#### Work instruction:
Look through the data below, and copy each line that carries the word "mapped".

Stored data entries
[src/salc_pkg.sv]
// Package for the set-associative LRU cache timing model.
// Types, constants and a helper function shared by the front, back and top modules; no dependencies.
package salc_pkg;

   localparam int NumSetsDef    = 64;
   localparam int WaysDef       = 8;
   localparam int OffsetBitsDef = 6;
   localparam int AddrBitsDef   = 48;

   localparam int CycW  = 48;
   localparam int LatW  = 16;
   localparam int CntW  = 32;
   localparam int WayOutW = 3;
   localparam int CsrIdxW = 1;

   localparam logic [CsrIdxW-1:0] CSR_HIT_LATENCY  = 1'b0;
   localparam logic [CsrIdxW-1:0] CSR_MISS_PENALTY = 1'b1;

   localparam logic [LatW-1:0] HitLatencyRst  = 16'd1;
   localparam logic [LatW-1:0] MissPenaltyRst = 16'd100;

   localparam logic KIND_ACCESS = 1'b0;
   localparam logic KIND_PROBE  = 1'b1;

   // Saturating add of two CycW-bit time values; an overflow clamps to all ones.
   function automatic logic [CycW-1:0] sat_add(input logic [CycW-1:0] a,
                                               input logic [CycW-1:0] b);
      logic [CycW:0] s;
      s = {1'b0, a} + {1'b0, b};
      return s[CycW] ? {CycW{1'b1}} : s[CycW-1:0];
   endfunction

   typedef struct packed {
      logic            kind;
      logic            is_prefetch;
      logic [CycW-1:0] lat_done;
      logic [CycW-1:0] miss_done;
   } salc_cmd_type;

endpackage
===== src/mlprti_pkg.sv =====
// Shared types, constants and fixed-point helpers for the MLP train/infer block.
// Used by every module under src; depends on nothing.
`default_nettype none
package mlprti_pkg;

    localparam int MAX_WIDTH_DEF  = 16;
    localparam int MAX_LAYERS_DEF = 3;
    localparam int DATA_WIDTH     = 32;
    localparam int FRAC_BITS      = 16;
    localparam int QUEUE_DEPTH    = 4;

    localparam int LR_WIDTH       = 17;
    localparam int LAYERS_WIDTH   = 2;
    localparam int SIZE_WIDTH     = 5;
    localparam int CFG_ADDR_WIDTH = 3;
    localparam int CFG_DATA_WIDTH = 17;

    localparam logic [LR_WIDTH-1:0]     LR_RESET     = 17'd66;
    localparam logic [LAYERS_WIDTH-1:0] LAYERS_RESET = 2'd2;
    localparam logic [SIZE_WIDTH-1:0]   SIZE_RESET   = 5'd16;
    localparam int                      NET_LAYERS_MAX = 3;

    localparam logic [CFG_ADDR_WIDTH-1:0] REG_LEARNING_RATE = 3'd0;
    localparam logic [CFG_ADDR_WIDTH-1:0] REG_WEIGHT_LAYERS = 3'd1;
    localparam logic [CFG_ADDR_WIDTH-1:0] REG_INPUT_WIDTH   = 3'd2;
    localparam logic [CFG_ADDR_WIDTH-1:0] REG_HIDDEN_ONE    = 3'd3;
    localparam logic [CFG_ADDR_WIDTH-1:0] REG_HIDDEN_TWO    = 3'd4;
    localparam logic [CFG_ADDR_WIDTH-1:0] REG_OUTPUT_THREE  = 3'd5;

    localparam logic [2:0] OP_LOAD_WEIGHT = 3'd0;
    localparam logic [2:0] OP_LOAD_BIAS   = 3'd1;
    localparam logic [2:0] OP_INPUT       = 3'd2;
    localparam logic [2:0] OP_TARGET      = 3'd3;
    localparam logic [2:0] OP_PREDICT     = 3'd4;
    localparam logic [2:0] OP_FIT         = 3'd5;

    typedef logic signed [DATA_WIDTH-1:0] data_t;

    typedef enum logic [2:0] {
        CMD_WEIGHT  = 3'd0,
        CMD_BIAS    = 3'd1,
        CMD_INPUT   = 3'd2,
        CMD_TARGET  = 3'd3,
        CMD_PREDICT = 3'd4,
        CMD_FIT     = 3'd5
    } cmd_kind_t;

    typedef struct packed {
        cmd_kind_t   kind;
        logic [1:0]  layer;
        logic [3:0]  row;
        logic [3:0]  col;
        data_t       value;
    } cmd_t;

    localparam data_t DATA_MAX = {1'b0, {(DATA_WIDTH-1){1'b1}}};
    localparam data_t DATA_MIN = {1'b1, {(DATA_WIDTH-1){1'b0}}};

    function automatic data_t sat_add(input data_t a, input data_t b);
        logic signed [DATA_WIDTH:0] s;
        s = {a[DATA_WIDTH-1], a} + {b[DATA_WIDTH-1], b};
        if (s[DATA_WIDTH] != s[DATA_WIDTH-1]) begin
            return s[DATA_WIDTH] ? DATA_MIN : DATA_MAX;
        end
        return s[DATA_WIDTH-1:0];
    endfunction

    function automatic data_t sat_sub(input data_t a, input data_t b);
        logic signed [DATA_WIDTH:0] s;
        s = {a[DATA_WIDTH-1], a} - {b[DATA_WIDTH-1], b};
        if (s[DATA_WIDTH] != s[DATA_WIDTH-1]) begin
            return s[DATA_WIDTH] ? DATA_MIN : DATA_MAX;
        end
        return s[DATA_WIDTH-1:0];
    endfunction

    function automatic logic [DATA_WIDTH-1:0] magnitude(input data_t a);
        logic [DATA_WIDTH-1:0] u;
        u = a;
        return a[DATA_WIDTH-1] ? (~u + 1'b1) : u;
    endfunction

    // round half away from zero on the magnitude, then saturate and apply sign
    function automatic data_t round_product(input logic [2*DATA_WIDTH-1:0] prod,
                                            input logic neg);
        logic [2*DATA_WIDTH:0] sum;
        logic [2*DATA_WIDTH:0] q;
        logic [2*DATA_WIDTH:0] lim;
        logic [DATA_WIDTH-1:0] res;
        sum = {1'b0, prod} + ((2*DATA_WIDTH+1)'(1) << (FRAC_BITS-1));
        q   = sum >> FRAC_BITS;
        lim = ((2*DATA_WIDTH+1)'(1) << (DATA_WIDTH-1));
        if (!neg) begin
            lim = lim - 1'b1;
        end
        if (q > lim) begin
            q = lim;
        end
        res = q[DATA_WIDTH-1:0];
        return neg ? data_t'(~res + 1'b1) : data_t'(res);
    endfunction

endpackage
`default_nettype wire


===== src/mlprti_queue.sv =====
// Short command queue between the front end and the compute engine.
// Uses mlprti_pkg for the command type and depth.
`default_nettype none
module mlprti_queue
    import mlprti_pkg::*;
(
    input  wire logic aclk,
    input  wire logic aresetn,
    input  wire logic push_valid,
    input  wire cmd_t push_cmd,
    output logic      full,
    input  wire logic pop,
    output logic      pop_valid,
    output cmd_t      pop_cmd
);

    localparam int PW = (QUEUE_DEPTH > 1) ? $clog2(QUEUE_DEPTH) : 1;
    localparam int NW = $clog2(QUEUE_DEPTH + 1);

    cmd_t            slot_mem [QUEUE_DEPTH];
    logic [PW-1:0]   wr_ptr_reg, wr_ptr_next;
    logic [PW-1:0]   rd_ptr_reg, rd_ptr_next;
    logic [NW-1:0]   count_reg,  count_next;
    logic            do_push;
    logic            do_pop;

    assign full      = int'(count_reg) == QUEUE_DEPTH;
    assign pop_valid = count_reg != '0;
    assign pop_cmd   = slot_mem[rd_ptr_reg];
    assign do_push   = push_valid && !full;
    assign do_pop    = pop && pop_valid;

    always_comb begin
        wr_ptr_next = wr_ptr_reg;
        rd_ptr_next = rd_ptr_reg;
        count_next  = count_reg;
        if (do_push) begin
            wr_ptr_next = (int'(wr_ptr_reg) == QUEUE_DEPTH - 1) ? '0 : PW'(wr_ptr_reg + 1'b1);
        end
        if (do_pop) begin
            rd_ptr_next = (int'(rd_ptr_reg) == QUEUE_DEPTH - 1) ? '0 : PW'(rd_ptr_reg + 1'b1);
        end
        if (do_push && !do_pop) begin
            count_next = NW'(count_reg + 1'b1);
        end else if (do_pop && !do_push) begin
            count_next = NW'(count_reg - 1'b1);
        end
    end

    always_ff @(posedge aclk) begin
        if (!aresetn) begin
            wr_ptr_reg <= '0;
            rd_ptr_reg <= '0;
            count_reg  <= '0;
        end else begin
            wr_ptr_reg <= wr_ptr_next;
            rd_ptr_reg <= rd_ptr_next;
            count_reg  <= count_next;
        end
    end

    always_ff @(posedge aclk) begin
        if (do_push) begin
            slot_mem[wr_ptr_reg] <= push_cmd;
        end
    end

endmodule
`default_nettype wire


===== config.mk =====
export PLATFORM = sky130hd
export DESIGN_NAME = mlprti_queue
export DESIGN_NICKNAME = d
export VERILOG_FILES = /design/src/mlprti_pkg.sv /design/src/mlprti_queue.sv
export SDC_FILE = /design/constraint.sdc
export NUM_CORES = 1
export LEC_CHECK = 0
export BUFFER_PORTS_ARGS = -buffer_cell sky130_fd_sc_hd__clkbuf_2
export CORE_MARGIN = 2
export CORE_UTILIZATION = 52
export DETAILED_ROUTE_END_ITERATION = 10
export PLACE_DENSITY = 0.73
export SETUP_SLACK_MARGIN = 0.15
export SYNTH_ARGS = -nofsm -noshare
export SYNTH_HDL_FRONTEND = slang
export SYNTH_SLANG_ARGS = --single-unit

===== constraint.sdc =====
create_clock -name aclk -period 5.7 [get_ports aclk]
set_input_delay 0 -clock aclk [delete_from_list [all_inputs] [get_ports aclk]]
set_output_delay 0 -clock aclk [all_outputs]
set_load 0.05 [all_outputs]

Yosys cells after proc, flatten, opt, wreduce, memory -nomap -nowiden
Memories as Yosys holds them, arrays and structs flattened. A register that Yosys moved wholly into a read port is not among the register bits.
Cells that the tools add are included.
- register bits: 7
- bits in writable memories: 180
- input port bits: 49
- output and inout port bits: 47
- memories: 1
- $add $sub $neg: 4
- equality and inequality tests: 3
- mux-type cells: 8
- reduce and logical (&&, ||, !) cells: 9
- memory list (memory ; words ; bits a word ; read ports ; clocked after Yosys merged registers in ; write ports ; RTL line ; RTL):
    slot_mem ; 4 ; 45 ; 1 ; 1 ; 1 ; mlprti_queue.sv:20 ; cmd_t slot_mem [QUEUE_DEPTH];
- operators with widths (operator ; number):
    2-bit two-way mux ; 4
    3-bit two-way mux ; 2
    2-bit by 1-bit adder with 2-bit output (second input constant) ; 2
    2-bit by 1-bit equality test with 1-bit output (second input constant) ; 2
    1-bit logical AND ; 4
    3-bit by 1-bit adder with 3-bit output (second input constant) ; 1
    3-bit equality test (second input constant) ; 1
    1-bit logical NOT ; 3
    3-bit nonzero test ; 1
    3-bit by 1-bit subtractor with 3-bit output (second input constant) ; 1
    1-bit two-way mux ; 2
    2-bit nonzero test ; 1

Depth between registers and ports, before layout
- depth in word-level cells: 7
- mapped depth: 9

Least setup slack after synthesis
No wires, ideal clock.
- kind: reg2reg
- from: reg count_reg[1]
- to: mem slot_mem[0][0] in the netlist's numbering, enable pin
- library setup time: 0.463 ns
- data arrival time: 1.953 ns
- setup slack: 3.283 ns
- cell stages (with the launch flop): 5
- buffers on the path: 1
- cell sequence: dfxtp_1 -> nor3b_2 -> nor2b_1 -> buf_2 -> and2_1
- cells in the longest elaborated chain, start to end: 5
- RTL lines (element ; RTL line ; RTL):
    start: declaration ; mlprti_queue.sv:23 ; logic [NW-1:0] count_reg, count_next;
    start signal: assignment ; mlprti_queue.sv:58 ; count_reg <= count_next;
    3-bit equality test ; mlprti_queue.sv:27 ; assign full = int'(count_reg) == QUEUE_DEPTH;
    net full ; mlprti_queue.sv:11 ; output logic full,
    1-bit logical NOT ; mlprti_queue.sv:30 ; assign do_push = push_valid && !full;
    1-bit logical AND ; mlprti_queue.sv:30 ;
    net do_push ; mlprti_queue.sv:24 ; logic do_push;
    1-bit two-way mux ; mlprti_queue.sv:63 ; if (do_push) begin
    1-bit two-way mux (implied by the code) ; mlprti_queue.sv:64 ; slot_mem[wr_ptr_reg] <= push_cmd;
    end: declaration ; mlprti_queue.sv:20 ;
The timed path passes the listed nets, and every way through them passes these cells.

Worst setup path in the final report
- from: reg count_reg[0]
- to: mem slot_mem[3][39] in the netlist's numbering, enable pin
- cells in the longest elaborated chain, start to end: 5
- RTL lines (element ; RTL line):
    3-bit equality test ; mlprti_queue.sv:27
    1-bit logical NOT ; mlprti_queue.sv:30
    1-bit logical AND ; mlprti_queue.sv:30
    1-bit two-way mux ; mlprti_queue.sv:63
    1-bit two-way mux (implied by the code) ; mlprti_queue.sv:64
Every way passes these cells.

==> flow_metrics.py <==
metrics = {
    "finish": {
        "fillers": 921,
        "multi_input_area_um2": 1320,
        "seqCellArea_um2": 5590,
        "largest_reg_flops": 180,
        "drive_gt1_share_pct": 37.6,
        "area.growth.synth_to_final_pct": 23.1,
        "fin_nets": 493,
        "antenna_cells": 0,
        "stdcell_area_um2": 8660,
    },
    "routing": {
        "wl_per_cell_um": 19.0,
        "first_pass_iters": 4,
        "drc_errors": 0,
        "routed_via_density": 5.41,
        "ant_nets": 0,
        "routed-via-count": 3381,
        "routed_wl_mm": 11.8,
        "drt_iter0_drc": 287,
    },
    "power_and_ir_drop": {
        "peakVddDrop_uv": 223,
        "seqPwrFrac_pct": 43.6,
        "cellPowerDensity_nw_per_um2": 479,
        "p_int_mw": 2.76,
        "power_switching_share_pct": 33.4,
        "pwr-share-comb_pct": 29.1,
        "p_leak_nw": 3.00,
        "switching_power_mw": 1.39,
        "p_clk_share_pct": 27.2,
    },
    "grt": {
        "grt_pass1_vias": 3420,
        "grtUsageTotal_pct": 17.1,
        "grt_pass1_wl_mm": 18.1,
        "antenna_found_initial": 0,
        "grt_overflow": 0,
        "grt_max_degree": 46,
    },
    "place": {
        "hpwl_mm": 6.69,
        "place_area_um2": 7640,
        "io_buffers": 95,
        "place_congestion": 0.682,
    },
    "clock_tree": {
        "clk_path_buf_depth": 2,
        "clk_latency_ns": 0.42,
        "root_buffer": "clkbuf_16",
        "cts.sinks": 189,
        "h-tree-depth": 4,
        "cts_tree": "yes",
        "numCtsBuffers": 17,
        "clk_pin_slew_ns": 0.06,
        "cts_resized": 0,
    },
    "sta": {
        "fmax_ghz": 0.409,
        "drv_slew": 0,
        "finalCritPeriodShare_pct": 42.9,
        "finalHoldViolations": 0,
        "tns_ns": 0,
        "worst_pin_slew_ns": 1.21,
        "rsz0062_at_grt": "false",
        "fin_skew_ns": 0.00765,
        "finalSetupViolations": 0,
        "slew_headroom_pct": 19.6,
        "period_minus_slack_ns": 2.44,
    },
    "die": {
        "die_area_um2": 14500,
        "row_count": 42,
        "dieWidth_um": 120,
        "ios": 96,
        "die_y_um": 120,
        "initial_core_util_pct": 53.1,
        "core_area_um2": 13200,
    },
    "critical_path": {
        "critPathRequiredTime_ns": 5.73,
        "critPathBufInv": 0,
        "crit_path_start_kind": "register",
        "timing.setup.critical_path_class": "reg2reg",
        "end_kind": "register",
        "max_stage_delay_ns": 1.05,
        "crit_family": "simple AND/OR/NAND/NOR gates",
        "crit_path_cell_trace": "nor3b_2, nor2b_1, and2_2",
        "arrival_ns": 2.48,
        "worst-path-max-fanout": 45,
        "cpMaxStageDelayCell": "and2_2",
    },
    "synthesis": {
        "syn_nets": 342,
        "ys_seq_area_share_pct": 79.4,
        "avgSynthCellArea_um2": 24.6,
        "synthArstFlopShare_pct": 0,
        "yosys_warnings": 0,
        "synth_edf_count": 180,
        "synth_seq_cells": 189,
        "synth_flop_cell": "edfxtp_1",
        "syn-instance-count": 286,
        "synth.distinct_cells": 25,
        "syn-cell-area_um2": 7040,
    },
    "status": {
        "outcome": "finished, final reports clean",
    },
    "worst_hold_path": {
        "hold_class": "in2reg",
    },
    "job": {
        "cap_violations": 0,
    },
}
-- timing repair --
| item | in CTS | in global routing |
|---|---|---|
| setup buffers | 0 | 0 |
| hold buffers | 46 | 0 |
| hold endpoints to repair | 189 | 0 |
-- worst min-delay path: stages --
cell      delay [ns]
clkbuf_2        0.09
o31ai_1         0.15
o21ai_0         0.15
-- cells in the mapped netlist, types with 2 or more instances --
master | instances | area, µm²
inv_1 | 3 | 11.3
buf_2 | 5 | 25.0
nand2_1 | 6 | 22.5
nor2b_1 | 2 | 12.5
mux4_2 | 40 | 901
nand3_1 | 2 | 10.0
buf_12 | 4 | 80.1
dfxtp_1 | 9 | 180
nor2_1 | 2 | 7.51
ha_1 | 6 | 75.1
and2_1 | 5 | 31.3
edfxtp_1 | 180 | 5410
or3_1 | 2 | 12.5
o21ai_0 | 3 | 15.0
mux4_1 | 5 | 131
mux2i_1 | 3 | 30.0
-- area by class of cell --
class	count	share of cell area, %
clock inverter	11	1.44
clock buffer	20	5.04
timing repair buffer	144	11.1
multi-input combinational	82	15.2
sequential	189	64.5
tap	176	2.54
inverter	3	0.130
-- power groups by stage --
stage	Clock (mW)	Combinational, mW	Sequential [mW]
CTS	1.15	1.22	1.82
detailed placement	0	1.19	1.85
floorplan	0	1.05	1.76
finish	1.13	1.21	1.81
global route	1.21	1.26	1.84
global placement	0	1.18	1.84
-- path summary, 6_finish.rpt --
kind / slack (ns) / from / endpoint / cells after the start
max reg2reg: 3.26 / count_reg[0] / slot_mem[3][39] / 3
max: 3.26 / count_reg[0] / slot_mem[3][39] / 3
min reg2reg: 0.51 / wr_ptr_reg[1] / wr_ptr_reg[1] / 2
min: 0.03 / pop / register / 3
-- cells by family after synthesis --
group           Yosys count  synth area share (%)
buf+inv                  15                  1.94
xor+xnor                  2                 0.249
simple gates             20                  1.55
mux                      48                  15.1
flops                   189                  79.4
fa+ha+maj                 7                  1.35
compound gates            5                 0.427
-- stage by stage --
stage | power, mW | util (%) | setup slack [ns] | std cells | hold WS, ns
detailed placement | 3.04 | 57.7 | 3.22 | 548 | 0.225
global placement | 3.02 | 57.7 | 3.37 | 548 | 0.215
finish | 4.15 | 65.4 | 3.26 | 625 | 0.0327
CTS | 4.19 | 65.4 | 3.19 | 625 | 0.00776
global route | 4.31 | 65.4 | 3.04 | 625 | 0.0515
floorplan | 2.81 | - | 3.28 | 286 | 0.0989
-- placed cells by master (no fill, tap or decap), types with 2 or more instances in the layout --
cell type        n
or3_1            2
mux4_1           5
mux4_2          40
and2_2           4
nand2_1          6
ha_1             6
inv_1            3
clkbuf_2        95
dlygate4sd3_1   46
nor2b_1          2
clkinv_1         4
dfxtp_1          7
nor2_1           2
o21ai_0          3
mux2i_1          3
bufinv_16        3
nand3_1          2
clkinv_2         4
clkbuf_1         3
edfxtp_1       180
buf_4            3
clkbuf_16       17
-- layer usage --
metal	share of wire, %	global-route usage [%]	up-vias
met5	0	0	-
met4	1.5	6.90	0
met3	4.5	4.01	12
met2	49	27.3	103
met1	45	23.0	1763
li1	-	-	1503
(Power assumes the default switching activity.)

#### Solution for this problem:
- mapped depth: 9
-- cells in the mapped netlist, types with 2 or more instances --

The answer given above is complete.